Monday, April 03, 2006

Essence of Time

For a long time now I've wondered about time within the universe.

Since the universe is expanding, when it was smaller, the mass was more concentrated. With mass more concentrated, gravity should be higher, and in higher gravity, clocks run slower (relative to other clocks in lesser gravity that is). Does this mean that time ran more slowly when the universe was older relative to today? First, I'm not sure the effect would be large enough to be measurable, let alone if you could even detect it at all since we're in the universe. Or could this effect be measurable or contribute to the red-shift seen by Hubble in receding galaxies? And furthermore, if this effect was large enough, could it compound the red-shift to make it look like the universe was accelerating?

One thing is clear to me, if you roll time back far enough, as you get closer to the big bang, matter (and at some point energy) was all close enough together that time must have been dilated with respect to today. At what point in time did this effect become negligible? How does this effect the age of the universe? If you run things back to the big bang, back to the singularity, time must have been moving infinitely slowly relatively to today. It's interesting that time is sort of pinched off at the beginning like that. Almost like a movie that starts slowly and eventually comes up to speed.

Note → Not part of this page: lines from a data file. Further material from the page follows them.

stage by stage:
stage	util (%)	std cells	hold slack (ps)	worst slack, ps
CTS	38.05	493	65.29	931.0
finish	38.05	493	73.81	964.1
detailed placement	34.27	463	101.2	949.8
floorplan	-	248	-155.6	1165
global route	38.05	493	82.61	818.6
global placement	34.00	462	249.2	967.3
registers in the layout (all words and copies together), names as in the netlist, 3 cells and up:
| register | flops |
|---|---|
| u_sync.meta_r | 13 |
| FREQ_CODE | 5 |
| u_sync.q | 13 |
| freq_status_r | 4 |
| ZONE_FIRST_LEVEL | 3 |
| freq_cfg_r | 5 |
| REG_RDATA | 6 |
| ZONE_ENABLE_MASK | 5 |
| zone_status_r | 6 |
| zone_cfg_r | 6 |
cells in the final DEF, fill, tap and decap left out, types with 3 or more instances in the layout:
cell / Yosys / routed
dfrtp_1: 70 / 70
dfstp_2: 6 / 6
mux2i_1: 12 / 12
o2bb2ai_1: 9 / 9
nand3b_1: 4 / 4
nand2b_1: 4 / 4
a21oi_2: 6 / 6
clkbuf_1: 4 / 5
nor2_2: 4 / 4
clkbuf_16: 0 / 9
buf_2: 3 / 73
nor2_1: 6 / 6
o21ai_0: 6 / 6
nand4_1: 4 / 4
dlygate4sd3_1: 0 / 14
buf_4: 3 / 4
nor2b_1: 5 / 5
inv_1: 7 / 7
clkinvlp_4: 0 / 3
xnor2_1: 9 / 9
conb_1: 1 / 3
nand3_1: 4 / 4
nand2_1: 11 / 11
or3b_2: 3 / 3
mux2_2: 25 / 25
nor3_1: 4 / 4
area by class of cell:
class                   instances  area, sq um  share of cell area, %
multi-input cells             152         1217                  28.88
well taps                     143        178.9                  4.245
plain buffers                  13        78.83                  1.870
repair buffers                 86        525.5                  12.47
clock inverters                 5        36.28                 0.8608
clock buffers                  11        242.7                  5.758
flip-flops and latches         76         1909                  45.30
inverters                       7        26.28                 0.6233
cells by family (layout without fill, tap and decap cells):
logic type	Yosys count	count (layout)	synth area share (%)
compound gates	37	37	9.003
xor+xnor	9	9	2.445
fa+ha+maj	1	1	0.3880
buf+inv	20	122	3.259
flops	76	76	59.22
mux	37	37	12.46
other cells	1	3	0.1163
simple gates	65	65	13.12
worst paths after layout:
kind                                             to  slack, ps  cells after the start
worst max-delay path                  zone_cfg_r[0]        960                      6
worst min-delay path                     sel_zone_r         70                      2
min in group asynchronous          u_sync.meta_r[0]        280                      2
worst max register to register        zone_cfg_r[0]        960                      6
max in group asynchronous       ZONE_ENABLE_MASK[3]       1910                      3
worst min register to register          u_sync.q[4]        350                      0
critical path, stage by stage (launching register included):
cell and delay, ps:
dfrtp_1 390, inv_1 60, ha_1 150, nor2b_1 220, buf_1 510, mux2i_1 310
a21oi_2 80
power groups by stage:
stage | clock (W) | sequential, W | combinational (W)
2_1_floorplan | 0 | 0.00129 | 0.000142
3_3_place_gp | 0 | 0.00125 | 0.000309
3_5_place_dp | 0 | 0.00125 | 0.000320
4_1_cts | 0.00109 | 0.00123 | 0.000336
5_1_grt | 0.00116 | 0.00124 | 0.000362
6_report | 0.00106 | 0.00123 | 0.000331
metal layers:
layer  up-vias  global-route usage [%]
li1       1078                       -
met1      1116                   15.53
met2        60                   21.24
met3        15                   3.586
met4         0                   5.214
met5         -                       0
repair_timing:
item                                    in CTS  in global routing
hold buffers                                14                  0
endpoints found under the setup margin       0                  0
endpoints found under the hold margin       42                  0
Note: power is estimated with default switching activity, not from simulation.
## src/ccs_pkg.sv

```systemverilog
// package: register map, reset values and carriers for the charger register bank
`default_nettype none
package ccs_pkg;
	// ---------------------------------------------------------------
	// register offsets
	// ---------------------------------------------------------------
	localparam logic [7:0] CCS_OFF_STATUS = 8'h00;
	localparam logic [7:0] CCS_OFF_CONTROL = 8'h01;
	localparam logic [7:0] CCS_OFF_VOLTAGE = 8'h02;
	localparam logic [7:0] CCS_OFF_IDENT = 8'h03;
	// ---------------------------------------------------------------
	// field positions
	// ---------------------------------------------------------------
	localparam int CCS_ST_PIN_BIT = 7;
	localparam int CCS_ST_IND_BIT = 6;
	localparam int CCS_CT_EOC_BIT = 3;
	localparam int CCS_CT_DIS_BIT = 2;
	localparam int CCS_CT_HZ_BIT = 1;
	localparam int CCS_CT_OPS_BIT = 0;
	localparam int CCS_VT_CODE_LSB = 2;
	localparam int CCS_VT_POL_BIT = 1;
	localparam int CCS_VT_EN_BIT = 0;
	// ---------------------------------------------------------------
	// reset values and limits
	// ---------------------------------------------------------------
	localparam logic CCS_IND_RST = 1'b1;
	localparam logic [7:0] CCS_CTRL_RST = 8'h30;
	localparam logic [7:0] CCS_VOLT_RST = 8'h0A;
	localparam logic [5:0] CCS_VCODE_MAX = 6'h32;
	localparam logic [6:0] CCS_I2C_ADDR = 7'h6A;
	// ---------------------------------------------------------------
	// carriers
	// ---------------------------------------------------------------
	typedef struct packed {
		logic [1:0] progress;
		logic boost;
		logic [2:0] fault;
	} ccs_chg_t;
	typedef struct packed {
		logic en;
		logic [7:0] addr;
		logic [7:0] data;
	} ccs_wr_t;
	typedef enum logic [2:0] {ST_IDLE, ST_ADDR, ST_PTR, ST_WRITE, ST_READ, ST_WAIT} ccs_state_t;
endpackage
`default_nettype wire

```

## src/ccs_regs.sv

```systemverilog
// design: charger control and status register bank behind an i2c target port
//
// Function
// - status bit 7 reads the live level of the boost request pin
// - status bit 6 enables the indicator pin function, resets to enabled
// - status bits 5:4 report ready, charging, complete or fault
// - status bit 3 reads 1 in boost mode, 0 otherwise and after reset
// - status bits 2:0 report the charge fault code
// - control bit 3 enables end-of-charge termination, resets disabled
// - control bit 2 disables the charger when 1, resets to 0
// - control bit 1 requests high-impedance mode when 1, resets to 0
// - control bit 0 selects boost when 1, charger when 0, resets charger
// - voltage bits 7:2 hold the regulation code, high codes saturate, reset 0x0A
// - voltage bit 0 enables host use of the request pin, resets 0
// - polarity bit sets the request pin active level, 1 high, 0 low
// - a boost fault clears the boost select bit
// - leaving high-impedance needs inhibit low, input above lockout, and request bit 0 or an active request pin
// - identification reads maker, part and revision codes, read-only
// - status reads indicator enable 1 and boost 0 after reset
// - control resets to 0x30, upper nibble unassigned
`timescale 1ns/1ps
`default_nettype none
module ccs_regs #(
	parameter logic [6:0] DEV_ADDR = ccs_pkg::CCS_I2C_ADDR,
	// identity values are arbitrary
	parameter logic [2:0] MAKER_CODE = 3'h7,
	parameter logic [1:0] PART_CODE = 2'h1,
	parameter logic [2:0] REV_CODE = 3'h0
) (
	// clock and reset
	input wire logic clock_i,
	input wire logic rst_i,
	// i2c target pins
	input wire logic scl_i,
	input wire logic sda_i,
	output logic sda_o,
	output logic sda_oe_o,
	// device pins
	input wire logic boost_req_pin_i,
	input wire logic charge_inhibit_pin_i,
	// charger state
	input wire ccs_pkg::ccs_chg_t chg_state_i,
	input wire logic boost_fault_i,
	input wire logic input_above_uvlo_i,
	// control outputs
	output logic indicator_enable_o,
	output logic end_of_charge_enable_o,
	output logic charger_disable_o,
	output logic high_impedance_request_o,
	output logic high_impedance_mode_o,
	output logic operation_select_o,
	output logic [5:0] charge_voltage_code_o,
	output logic request_pin_polarity_o,
	output logic request_pin_enable_o,
	output logic boost_enable_o
);
	import ccs_pkg::*;

	// ---------------------------------------------------------------
	// pin synchronisers
	// ---------------------------------------------------------------
	localparam int NPIN = 4;
	logic [NPIN-1:0] pin_raw;
	logic [NPIN-1:0] pin_s1;
	logic [NPIN-1:0] pin_s2;
	logic [NPIN-1:0] pin_s3;
	logic [NPIN-1:0] pin_f;
	logic [NPIN-1:0] pin_q;
	assign pin_raw = {charge_inhibit_pin_i, boost_req_pin_i, sda_i, scl_i};

	genvar g;
	generate
		for (g = 0; g < NPIN; g++) begin : g_sync
			always_ff @(posedge clock_i or posedge rst_i) begin
				if (rst_i) begin
					pin_s1[g] <= 1'b1;
					pin_s2[g] <= 1'b1;
					pin_s3[g] <= 1'b1;
					pin_f[g] <= 1'b1;
					pin_q[g] <= 1'b1;
				end else begin
					pin_s1[g] <= pin_raw[g];
					pin_s2[g] <= pin_s1[g];
					pin_s3[g] <= pin_s2[g];
					if (pin_s2[g] == pin_s3[g]) begin
						pin_f[g] <= pin_s3[g];
					end
					pin_q[g] <= pin_f[g];
				end
			end
		end
	endgenerate

	wire scl_f = pin_f[0];
	wire sda_f = pin_f[1];
	wire req_pin_f = pin_f[2];
	wire inhibit_f = pin_f[3];
	wire scl_rise = scl_f & ~pin_q[0];
	wire scl_fall = ~scl_f & pin_q[0];
	wire bus_start = scl_f & pin_q[0] & pin_q[1] & ~sda_f;
	wire bus_stop = scl_f & pin_q[0] & ~pin_q[1] & sda_f;

	// ---------------------------------------------------------------
	// i2c target engine
	// ---------------------------------------------------------------
	ccs_state_t state;
	ccs_state_t next_state;
	logic [3:0] bit_cnt;
	logic [7:0] shift;
	logic [7:0] ptr;
	logic ack_phase;
	logic sda_drive;
	logic rw;
	logic [7:0] rd_byte;
	ccs_wr_t wr;

	wire byte_done = scl_fall & ~ack_phase & (bit_cnt == 4'h8);
	wire addr_hit = (shift[7:1] == DEV_ADDR);
	wire ack_end = scl_fall & ack_phase;
	wire master_ack = scl_rise & ack_phase & (state == ST_READ) & ~sda_f;
	wire master_nack = scl_rise & ack_phase & (state == ST_READ) & sda_f;
	assign wr = '{en: byte_done & (state == ST_WRITE) & ~bus_start & ~bus_stop, addr: ptr, data: shift};

	always_comb begin
		next_state = state;
		if (bus_start) begin
			next_state = ST_ADDR;
		end else if (bus_stop) begin
			next_state = ST_IDLE;
		end else if (master_nack) begin
			next_state = ST_WAIT;
		end else if (byte_done && state == ST_ADDR && !addr_hit) begin
			next_state = ST_WAIT;
		end else if (ack_end) begin
			unique case (state)
				ST_ADDR: next_state = rw ? ST_READ : ST_PTR;
				ST_PTR: next_state = ST_WRITE;
				ST_IDLE, ST_WRITE, ST_READ, ST_WAIT: next_state = state;
			endcase
		end
	end

	always_ff @(posedge clock_i or posedge rst_i) begin
		if (rst_i) begin
			state <= ST_IDLE;
		end else begin
			state <= next_state;
		end
	end

	always_ff @(posedge clock_i or posedge rst_i) begin
		if (rst_i) begin
			bit_cnt <= 4'h0;
			shift <= 8'h00;
			ack_phase <= 1'b0;
			sda_drive <= 1'b0;
			rw <= 1'b0;
		end else if (bus_start || bus_stop) begin
			bit_cnt <= 4'h0;
			ack_phase <= 1'b0;
			sda_drive <= 1'b0;
		end else if (scl_rise && !ack_phase) begin
			bit_cnt <= bit_cnt + 4'h1;
			if (state != ST_READ) begin
				shift <= {shift[6:0], sda_f};
			end
		end else if (ack_end) begin
			ack_phase <= 1'b0;
			bit_cnt <= 4'h0;
			sda_drive <= 1'b0;
			if (next_state == ST_READ) begin
				shift <= rd_byte;
				sda_drive <= ~rd_byte[7];
			end
		end else if (byte_done) begin
			ack_phase <= (state == ST_READ) || (state != ST_WAIT && state != ST_IDLE &&
				(state != ST_ADDR || addr_hit));
			sda_drive <= (state != ST_READ) && (state != ST_WAIT) && (state != ST_IDLE) &&
				(state != ST_ADDR || addr_hit);
			if (state == ST_ADDR) begin
				rw <= shift[0];
			end
		end else if (scl_fall && state == ST_READ && !ack_phase) begin
			shift <= {shift[6:0], 1'b0};
			sda_drive <= ~shift[6];
		end
	end

	// pointer loads from the second byte and advances per acknowledged byte
	always_ff @(posedge clock_i or posedge rst_i) begin
		if (rst_i) begin
			ptr <= 8'h00;
		end else if (byte_done && state == ST_PTR) begin
			ptr <= shift;
		end else if (wr.en || master_ack) begin
			ptr <= ptr + 8'h01;
		end
	end

	assign sda_o = 1'b0;
	assign sda_oe_o = sda_drive;

	// ---------------------------------------------------------------
	// register storage
	// ---------------------------------------------------------------
	logic ind_en;
	logic [3:0] ctrl;
	logic [7:0] volt;
	wire wr_status = wr.en & (wr.addr == CCS_OFF_STATUS);
	wire wr_control = wr.en & (wr.addr == CCS_OFF_CONTROL);
	wire wr_voltage = wr.en & (wr.addr == CCS_OFF_VOLTAGE);

	always_ff @(posedge clock_i or posedge rst_i) begin
		if (rst_i) begin
			ind_en <= CCS_IND_RST;
		end else if (wr_status) begin
			ind_en <= wr.data[CCS_ST_IND_BIT];
		end
	end

	// only the low nibble is stored, the rest of the byte is dropped
	always_ff @(posedge clock_i or posedge rst_i) begin
		if (rst_i) begin
			ctrl <= CCS_CTRL_RST[3:0];
		end else begin
			if (wr_control) begin
				ctrl <= wr.data[3:0];
			end
			if (boost_fault_i) begin
				ctrl[CCS_CT_OPS_BIT] <= 1'b0;
			end
		end
	end

	always_ff @(posedge clock_i or posedge rst_i) begin
		if (rst_i) begin
			volt <= CCS_VOLT_RST;
		end else if (wr_voltage) begin
			volt <= wr.data;
		end
	end

	// ---------------------------------------------------------------
	// read data
	// ---------------------------------------------------------------
	wire [7:0] status_rd = {req_pin_f, ind_en, chg_state_i.progress, chg_state_i.boost,
		chg_state_i.fault};
	wire [7:0] control_rd = {CCS_CTRL_RST[7:4], ctrl};
	wire [7:0] ident_rd = {MAKER_CODE, PART_CODE, REV_CODE};
	assign rd_byte = (ptr == CCS_OFF_STATUS) ? status_rd :
		(ptr == CCS_OFF_CONTROL) ? control_rd :
		(ptr == CCS_OFF_VOLTAGE) ? volt :
		(ptr == CCS_OFF_IDENT) ? ident_rd : 8'h00;

	// ---------------------------------------------------------------
	// control outputs
	// ---------------------------------------------------------------
	wire [5:0] vcode = volt[7:CCS_VT_CODE_LSB];
	wire req_active = volt[CCS_VT_EN_BIT] & (req_pin_f == volt[CCS_VT_POL_BIT]);
	assign indicator_enable_o = ind_en;
	assign end_of_charge_enable_o = ctrl[CCS_CT_EOC_BIT];
	assign charger_disable_o = ctrl[CCS_CT_DIS_BIT];
	assign high_impedance_request_o = ctrl[CCS_CT_HZ_BIT];
	assign operation_select_o = ctrl[CCS_CT_OPS_BIT];
	assign charge_voltage_code_o = (vcode > CCS_VCODE_MAX) ? CCS_VCODE_MAX : vcode;
	assign request_pin_polarity_o = volt[CCS_VT_POL_BIT];
	assign request_pin_enable_o = volt[CCS_VT_EN_BIT];
	assign boost_enable_o = (ctrl[CCS_CT_OPS_BIT] & ~ctrl[CCS_CT_HZ_BIT]) | req_active;
	assign high_impedance_mode_o = inhibit_f | ~input_above_uvlo_i |
		(ctrl[CCS_CT_HZ_BIT] & ~req_active);
endmodule
`default_nettype wire

```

And that lead me to my next thought: if matter (which energy) creates gravity which dilates time, could it be a necessary component of time itself? After all, Einstein's famous equation e=mc² showing how matter is equivalent to energy contains the constant c². c is the speed of light, a speed is a distance something covers in a unit of time. It seems to me that if you could flip this equasion around a bit, you can show that time depends on energy and mass. I'm not sure if this equasion can be manipulated like this though.

It has been said that time is part of the universe. Many folks like to try to think what happened before the universe as if time existed before and will after. If you think of time as an integral part of the universe inextricable from the mass and energy in the universe, you can start to see why it's not possible to think of a "before the universe" within the universe's timeline. It's perhaps easier to visualize the universe as a movie film starting with the big bang with actors having no sense of time before the film and no sense that the film could be running faster or slower at any given point because you're within that film.

Without matter and energy, time does not exist. Time is, as they say, of the essence.